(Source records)
* * * * *
--- src/rtl/fetch_pkg.sv ---
// fetch_pkg: shared types and default sizing for the program sequencer.
//   fetch_state_e : sequencer state (IDLE, RUN, DONE)
//   PC_W          : default program-counter / ROM address width
//   BT_DEPTH      : default branch-table depth
//   RS_DEPTH      : default return-stack depth
package fetch_pkg;

  typedef enum logic [1:0] {
    IDLE = 2'd0,
    RUN  = 2'd1,
    DONE = 2'd2
  } fetch_state_e;

  localparam int PC_W     = 12;
  localparam int BT_DEPTH = 8;
  localparam int RS_DEPTH = 4;

endpackage

--- src/rtl/ret_stack.sv ---
// ret_stack: return-address LIFO for call/return in the program sequencer.
// Ports:
//   clk, rst_n   : clock, asynchronous active-low reset
//   clr          : synchronous clear (empties the stack)
//   push, din    : push din onto the stack (ignored when full)
//   pop          : discard the top entry (ignored when empty)
//   top          : current top entry (meaningful only when not empty)
//   full, empty  : occupancy flags
module ret_stack #(
  parameter int W     = 12,
  parameter int DEPTH = 4
) (
  input  logic         clk,
  input  logic         rst_n,
  input  logic         clr,
  input  logic         push,
  input  logic         pop,
  input  logic [W-1:0] din,
  output logic [W-1:0] top,
  output logic         full,
  output logic         empty
);

  localparam int AW = (DEPTH > 1) ? $clog2(DEPTH) : 1;
  localparam int CW = $clog2(DEPTH + 1);

  logic [W-1:0]  mem [DEPTH];
  logic [CW-1:0] cnt;
  logic [AW-1:0] wr_idx;
  logic [AW-1:0] rd_idx;

  assign wr_idx = AW'(cnt);
  assign rd_idx = AW'(cnt - CW'(1));
  assign full   = (cnt == CW'(DEPTH));
  assign empty  = (cnt == '0);
  assign top    = mem[rd_idx];

  always_ff @(posedge clk or negedge rst_n) begin
    if (!rst_n) begin
      cnt <= '0;
      for (int i = 0; i < DEPTH; i++) mem[i] <= '0;
    end else if (clr) begin
      cnt <= '0;
    end else if (push && !full) begin
      mem[wr_idx] <= din;
      cnt         <= cnt + CW'(1);
    end else if (pop && !empty) begin
      cnt <= cnt - CW'(1);
    end
  end

endmodule

--- src/rtl/fetch_ctrl.sv ---
// fetch_ctrl: program sequencer for the instruction ROM. Owns the program
// counter, resolves indexed branches through the ROM branch table, and
// handles start, stall, halt and end-of-program.
//
// Optional feature: define FETCH_CTRL_CALL_STACK_EN to build an S-deep
// return stack for call_en/ret_en. Without it, call_en/ret_en are ignored
// and stack_err is tied low.
//
// Ports:
//   clk, rst_n     : clock, asynchronous active-low reset
//   start          : begin at address 0 (honoured in IDLE and DONE only)
//   stall          : hold the PC this cycle (drops branch/call/ret)
//   halt           : stop and go to DONE
//   branch_en      : jump to branch_table[branch_idx]
//   branch_idx     : branch-table index
//   branch_table   : B target addresses from the ROM
//   call_en,ret_en : call/return (optional feature)
//   prog_ctr       : ROM address
//   fetch_valid    : prog_ctr is a live instruction address
//   busy           : sequencer is running
//   done           : program finished, held until next start
//   stack_err      : sticky return-stack overflow/underflow
//
// state | meaning
// IDLE  | out of reset, waiting for start
// RUN   | fetching; one PC action per cycle
// DONE  | halted, end of memory, or stack error; waiting for start
module fetch_ctrl
  import fetch_pkg::*;
#(
  parameter int  D  = PC_W,
  parameter int  B  = BT_DEPTH,
  parameter int  S  = RS_DEPTH,
  localparam int IW = (B > 1) ? $clog2(B) : 1
) (
  input  logic          clk,
  input  logic          rst_n,
  input  logic          start,
  input  logic          stall,
  input  logic          halt,
  input  logic          branch_en,
  input  logic [IW-1:0] branch_idx,
  input  logic [D-1:0]  branch_table [B],
  input  logic          call_en,
  input  logic          ret_en,
  output logic [D-1:0]  prog_ctr,
  output logic          fetch_valid,
  output logic          busy,
  output logic          done,
  output logic          stack_err
);

  fetch_state_e state_q, state_d;
  logic [D-1:0] pc_q, pc_d;
  logic [D-1:0] pc_inc;
  logic         pc_last;
  logic         tbl_hit;
  logic [D-1:0] tbl_tgt;

  assign pc_inc  = pc_q + D'(1);
  assign pc_last = &pc_q;

  // Index decode by comparison so an out-of-range index (B not a power
  // of two) simply misses instead of reading past the table.
  always_comb begin
    tbl_hit = 1'b0;
    tbl_tgt = '0;
    for (int i = 0; i < B; i++) begin
      if (branch_idx == IW'(i)) begin
        tbl_hit = 1'b1;
        tbl_tgt = branch_table[i];
      end
    end
  end

`ifdef FETCH_CTRL_CALL_STACK_EN
  logic         rs_push, rs_pop, rs_clr;
  logic         rs_full, rs_empty;
  logic [D-1:0] rs_top;
  logic         err_set, err_clr;
  logic         err_q;

  ret_stack #(
    .W     (D),
    .DEPTH (S)
  ) u_ret_stack (
    .clk   (clk),
    .rst_n (rst_n),
    .clr   (rs_clr),
    .push  (rs_push),
    .pop   (rs_pop),
    .din   (pc_inc),
    .top   (rs_top),
    .full  (rs_full),
    .empty (rs_empty)
  );

  always_ff @(posedge clk or negedge rst_n) begin
    if (!rst_n)       err_q <= 1'b0;
    else if (err_clr) err_q <= 1'b0;
    else if (err_set) err_q <= 1'b1;
  end

  assign stack_err = err_q;
`else
  logic unused_ok;
  assign unused_ok = ^{call_en, ret_en, (S > 0)};
  assign stack_err = 1'b0;
`endif

  always_ff @(posedge clk or negedge rst_n) begin
    if (!rst_n) begin
      state_q <= IDLE;
      pc_q    <= '0;
    end else begin
      state_q <= state_d;
      pc_q    <= pc_d;
    end
  end

  always_comb begin
    state_d = state_q;
    pc_d    = pc_q;
`ifdef FETCH_CTRL_CALL_STACK_EN
    rs_push = 1'b0;
    rs_pop  = 1'b0;
    rs_clr  = 1'b0;
    err_set = 1'b0;
    err_clr = 1'b0;
`endif
    case (state_q)
      IDLE: begin
        if (start) begin
          state_d = RUN;
          pc_d    = '0;
        end
      end
      DONE: begin
        if (start) begin
          state_d = RUN;
          pc_d    = '0;
`ifdef FETCH_CTRL_CALL_STACK_EN
          rs_clr  = 1'b1;
          err_clr = 1'b1;
`endif
        end
      end
      RUN: begin
        if (halt) begin
          state_d = DONE;
        end else if (stall) begin
          pc_d = pc_q;
`ifdef FETCH_CTRL_CALL_STACK_EN
        end else if (ret_en) begin
          if (rs_empty) begin
            err_set = 1'b1;
            state_d = DONE;
          end else begin
            rs_pop = 1'b1;
            pc_d   = rs_top;
          end
        end else if (call_en) begin
          if (rs_full) begin
            err_set = 1'b1;
            state_d = DONE;
          end else begin
            // Return address wraps to 0 when calling from the last word.
            rs_push = 1'b1;
            pc_d    = tbl_hit ? tbl_tgt : pc_inc;
          end
`endif
        end else if (branch_en && tbl_hit) begin
          pc_d = tbl_tgt;
        end else if (pc_last) begin
          // Never wrap: running off the end finishes the program.
          state_d = DONE;
        end else begin
          pc_d = pc_inc;
        end
      end
      default: begin
        state_d = IDLE;
        pc_d    = '0;
      end
    endcase
  end

  assign prog_ctr    = pc_q;
  assign fetch_valid = (state_q == RUN);
  assign busy        = (state_q == RUN);
  assign done        = (state_q == DONE);

endmodule

--- config.mk ---
export PLATFORM = sky130hd
export DESIGN_NAME = fetch_ctrl
export DESIGN_NICKNAME = d
export VERILOG_FILES = /design/src/rtl/fetch_pkg.sv /design/src/rtl/ret_stack.sv /design/src/rtl/fetch_ctrl.sv
export SDC_FILE = /design/constraint.sdc
export NUM_CORES = 1
export LEC_CHECK = 0
export BUFFER_PORTS_ARGS = -buffer_cell sky130_fd_sc_hd__buf_4
export CELL_PAD_IN_SITES_DETAIL_PLACEMENT = 1
export CELL_PAD_IN_SITES_GLOBAL_PLACEMENT = 1
export CORE_UTILIZATION = 28
export DETAILED_ROUTE_END_ITERATION = 6
export GPL_TIMING_DRIVEN = 0
export PLACE_DENSITY_LB_ADDON = 0.1
export SLEW_MARGIN = 10
export SYNTH_ARGS = -nofsm -noshare
export SYNTH_HDL_FRONTEND = slang
export SYNTH_HIERARCHICAL = 1
export SYNTH_SLANG_ARGS = --single-unit
--- constraint.sdc ---
create_clock -name clk -period 2.8 [get_ports clk]
set_clock_uncertainty 0.15 [all_clocks]
set_input_delay 0.28 -clock clk [delete_from_list [all_inputs] [get_ports clk]]
set_output_delay 0.28 -clock clk [all_outputs]
set_load 0.02 [all_outputs]
=== Word-level counts from Yosys, hierarchy flattened ===
Index checks and enable logic that the tools add are counted.

* Register bits: 14
* Input bits: 107
* Output and inout bits: 16
* Logic and storage cells: 54

* $add $sub $neg: 1
* Equality and inequality tests: 16
* Multiplexer cells: 28
* Reduce and logical (&&, ||, !) cells: 7

{| class="wikitable"
|+ Operators with widths
! kind !! number
|-
| $mux W12 || 13
|-
| $pmux W12 S2 || 1
|-
| $add A12 B1 Y12 const B || 1
|-
| $eq A3 B3 Y1 const B || 4
|-
| $reduce_and A12 Y1 || 1
|-
| $mux W2 || 5
|-
| $mux W1 || 8
|-
| $reduce_and A4 Y1 || 2
|-
| $eq A3 B2 Y1 const B || 2
|-
| $ne A3 B2 Y1 const B || 2
|-
| $ne A3 B3 Y1 const B || 2
|-
| $ne A2 B2 Y1 const B || 2
|-
| $pmux W2 S2 || 1
|-
| $eq A3 B1 Y1 const B || 1
|-
| $logic_not A3 Y1 || 1
|-
| $eq A2 B1 Y1 const B || 1
|-
| $eq A2 B2 Y1 const B || 1
|-
| $logic_not A2 Y1 || 1
|-
| $ne A2 B1 Y1 const B || 1
|-
| $reduce_or A2 Y1 || 1
|-
| $logic_and A1 B1 Y1 || 1
|}

=== Longest topological paths before layout ===
* Depth after elaboration: 14
* Gate-level depth with buffers: 8
* Depth with buffers taken out: 6

=== Worst setup path after synthesis ===
Ideal clock, no wire load.

* Kind: register to register
* Start point: reg pc_q[0], in the netlist prog_ctr[0]
* End point: reg pc_q[8], in the netlist prog_ctr[8]
* Setup time: 79 ps
* Arrival time: 1944 ps
* Required time: 2571 ps
* Path slack: 627 ps
* Stages on the path, launching flop included: 8
* Buffers on the path: 1
* Period minus slack after synthesis: 2173 ps
* Cells stage by stage: dfrtp_1 ha_1 nand3_1 or4_4 a21oi_1 o21bai_2 buf_6 o2bb2ai_1

* Cells in the longest elaborated chain, start to end: 6
* Elaborated cells between the ends (all ways): 9
* Those cells by class: 1 x add/sub; 1 x eq/ne; 5 x mux; 2 x reduce/logical

{| class="wikitable"
|+ RTL lines
! element !! line !! source
|-
| start, declared || fetch_ctrl.sv:54 || <nowiki>logic [D-1:0] pc_q, pc_d;</nowiki>
|-
| start signal, assigned || fetch_ctrl.sv:117 || <nowiki>pc_q <= pc_d;</nowiki>
|-
| $add A12 B1 Y12 || fetch_ctrl.sv:60 || <nowiki>assign pc_inc = pc_q + D'(1);</nowiki>
|-
| $mux W12 || fetch_ctrl.sv:174 || <nowiki>end else if (pc_last) begin</nowiki>
|-
| $mux W12 || fetch_ctrl.sv:172 || <nowiki>end else if (branch_en && tbl_hit) begin</nowiki>
|-
| $mux W12 || fetch_ctrl.sv:151 || <nowiki>end else if (stall) begin</nowiki>
|-
| $mux W12 || fetch_ctrl.sv:149 || <nowiki>if (halt) begin</nowiki>
|-
| $pmux W12 S2 || fetch_ctrl.sv:131 || <nowiki>case (state_q)</nowiki>
|}

Parallel ways exist; a longest one is shown, timed or not. The select of a mux whose other input is x is not followed.
A chain may end at the register's enable or synchronous reset.

=== Final worst setup path ===
* Start point: reg pc_q[0], in the netlist prog_ctr[0]
* End point: reg pc_q[10], in the netlist prog_ctr[10]

Same word-level chain as after synthesis.

==> out/qor.csv <==
metric,value,unit
clock period minus worst slack,2.37,ns
dpl cells,384,
Initial DRC Count,56,
switching part of the total,34.7,%
fill cell count,703,
Worst Path Required,2.82,ns
CTS tree,done,
fin. max-slew vios,0,
R2R setup slack,0.43,ns
worst r2r path cells,7,
gpl congestion,0.772,
register bit count reported by yosys,14,
CP max FO,10,
Clock Path Buffers,2,
Layout area overhead,60.7,%
peak per-stage delay on the critical path,0.60,ns
switching power total,294,uW
top_reg_cell synth,dfrtp_1,
Post-Synthesis Cells,194,
Worst-path clk slew,0.05,ns
Synth Net Count,302,
DIE AREA,0.00636,sq mm
"Non-Filler Cell Area, Final",0.00272,sq mm
r2r endpoint,prog_ctr[10],
routed vias,2066,
Reg area,350,sq um
standard-cell row count,27,
later-pin clock latency in the skew report,0.24,ns
register area share after synthesis,20.7,%
worst hold endpoint,state_q[0],
Power per Cell Area,312,mW/mm^2
post-synthesis mux area share,26.7,%
Hold Slack,0.107,ns
setup TNS,0,ns
CP max-delay cell,or4_4,
Critical Path Sink Type,flop,
vias in the first global route,2266,
Seq pwr share,30.7,%
status,finished clean,
Worst Hold Launch,halt,
Synth Area in Adders,0.740,%
Synth Area in Compound Gates,25.5,%
Clk pwr share,19.3,%
Post-Syn Area,0.00169,sq mm
MaxCap Viol Count,0,
critical-path cell list,ha_1 -> nand3_1 -> or4_4 -> a21oi_1 -> o21bai_2 -> buf_6 -> o2bb2ai_1,
Die W,79.7,um
leakage,0.00132,uW
WHS Path Cells,2,
TritonRoute pass-1 iters,4,
Unique masters post-synth,42,
share of cells above drive strength 1,46.5,%
largest net degree at the start of global routing,15,
number of synthesized flops with an enable pin,0,
chip height,79.7,um
internal power,554,uW
first-pass GRT wire length,10.7,mm
Total Routing Usage GR,22.1,%
Max VDD drop,0.242,mV
Logic pwr share,50.0,%
Max Clk Rate,422,MHz
Slew @ Worst Pin,0.506,ns
Yosys warning count,6,
final non-filler cell total,388,
main combinational cell family by area after synthesis,multiplexers,
# H-tree levels,1,
min-delay worst type,in -> reg,
drt via density,5.32,
syn_area_per_cell,8.72,sq um
final WL,6.70,mm
drt drc,0,
placed instance area,0.00267,sq mm
Final Hold Fails,0,
CTS Buf Count,3,
Initial Utilization,29.8,%
dpl hpwl,5.63,mm
Worst setup SP type,flop,
Post-DRT Antenna Nets,0,
Final nets,426,
Ports,123,
fin crit share,84.5,%
kind of critical path,reg -> reg,
Slew headroom,66.3,%
clock sink total,14,
PortBufs,118,
Post-synth ARST share,100,%
WL/cell,17.3,um
number of inserted diodes,0,
reg-to-reg critical path startpoint,prog_ctr[0],
area of the multi-input gates,0.00124,sq mm
total gr overflow,0,
endpoints failing setup,0,
initial antenna violation count,0,
unrepaired setup endpoints after global routing,no,
CP arrival,2.38,ns
postcts setup bufs,0,
XOR/XNOR Fraction of Synth Area,2.59,%
CTS root buffer,clkbuf_8,
Synth Area in Simple Gates,17.8,%
core footprint,0.00568,sq mm
-- power by group through the flow --
stage	Clock (uW)	Combinational, uW	Sequential (uW)
2_1_floorplan	0	199	276
4_1_cts	165	427	261
6_report	164	424	260
3_3_place_gp	0	419	262
5_1_grt	184	460	265
3_5_place_dp	0	425	264
-- registers in the layout, summed over array words and instances, names as in the netlist --
name	cells
prog_ctr	12
state_q	2
-- routing by layer --
layer	global-route usage, %	routed length, um	up-vias
li1	-	-	990
met1	26.3	2870	980
met2	39.3	3290	85
met3	3.89	417	11
met4	7.64	125	0
met5	0	0	-
-- worst max-delay path by stage --
stage,startpoint,to,slack (ns),cells after the start
2_1_floorplan,prog_ctr[0],prog_ctr[8],0.63,7
3_3_place_gp,branch_idx[2],prog_ctr[10],0.43,6
3_5_place_dp,branch_idx[2],prog_ctr[10],0.41,6
4_1_cts,prog_ctr[0],prog_ctr[10],0.42,7
5_1_grt,prog_ctr[0],prog_ctr[8],0.28,7
6_report,prog_ctr[0],prog_ctr[10],0.43,7
-- cell usage in the layout (no fill, tap or decap), drive strengths merged, types with 2 or more instances in the layout --
| master | count |
|---|---|
| a211oi | 11 |
| a21o | 5 |
| a21oi | 11 |
| a22o | 5 |
| a22oi | 3 |
| buf | 126 |
| clkbuf | 9 |
| dfrtp | 14 |
| inv | 3 |
| mux2 | 3 |
| mux2i | 17 |
| mux4 | 11 |
| nand2 | 11 |
| nand2b | 3 |
| nand3 | 7 |
| nor2 | 22 |
| nor2b | 3 |
| nor3 | 10 |
| o211ai | 3 |
| o21ai | 11 |
| o221ai | 2 |
| o22ai | 2 |
| o2bb2ai | 5 |
| xnor2 | 2 |
| xor2 | 3 |
-- area by class of cell --
cell class                 count  area share, %
multi-input combinational    162           45.8
timing repair buffer         119           32.9
sequential                    14           12.9
tap                           72           3.31
buffer                        14           2.99
clock buffer                   3           1.52
inverter                       4          0.552
-- worst max-delay path, delay by kind of cell (launching register included) --
family          cells  cell delay [ns]
compound gates      3             0.44
buf+inv             1             0.17
flops               1             0.46
simple gates        2             0.86
fa+ha+maj           1             0.22
-- cell usage after synthesis, types with 2 or more instances --
library cell / number / share of area (%)
nor2_1: 22 / 4.9
mux2i_1: 17 / 10
dfrtp_1: 14 / 21
a211oi_1: 11 / 4.9
a21oi_1: 11 / 3.3
mux4_2: 11 / 15
nand2_1: 11 / 2.4
nor3_1: 10 / 3.0
o21ai_0: 9 / 2.7
clkbuf_1: 6 / 1.3
nand3_1: 6 / 1.8
a21o_1: 5 / 2.2
a22o_1: 5 / 2.6
buf_4: 5 / 2.2
o2bb2ai_1: 5 / 2.6
a22oi_1: 3 / 1.3
inv_1: 3 / 0.67
mux2_2: 3 / 2.0
nand2b_1: 3 / 1.1
nor2b_1: 3 / 1.1
o211ai_1: 3 / 1.3
xor2_1: 3 / 1.6
buf_2: 2 / 0.59
o21ai_1: 2 / 0.59
o221ai_1: 2 / 1.0
o22ai_1: 2 / 0.74
xnor2_1: 2 / 1.0
-- kinds of logic after synthesis --
logic type,after synthesis
AO/OA/AOI/OAI,62
AND/OR/NAND/NOR,62
multiplexers,31
buffers and inverters,18
flip-flops,14
XOR/XNOR,5
adder cells (fa/ha/maj),1
other,1
-- stage by stage --
stage	utilization [%]	total power, uW	setup slack (ns)
floorplan	-	475	0.627
global placement	47.0	682	0.433
detailed placement	47.0	689	0.410
CTS	47.9	853	0.419
global route	47.9	909	0.276
finish	47.9	848	0.433
-- repair_timing --
| item | 4_1_cts | 5_1_grt |
|---|---|---|
| endpoints found under the hold margin | 14 | 0 |
| hold buffers | 1 | 0 |
| gates resized for setup | 0 | 0 |
No activity file was read; power rests on OpenSTA's default activity.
* * * * *
Scan the data above. Return every line with "cycle" in it.

//   stall          : hold the PC this cycle (drops branch/call/ret)
// RUN   | fetching; one PC action per cycle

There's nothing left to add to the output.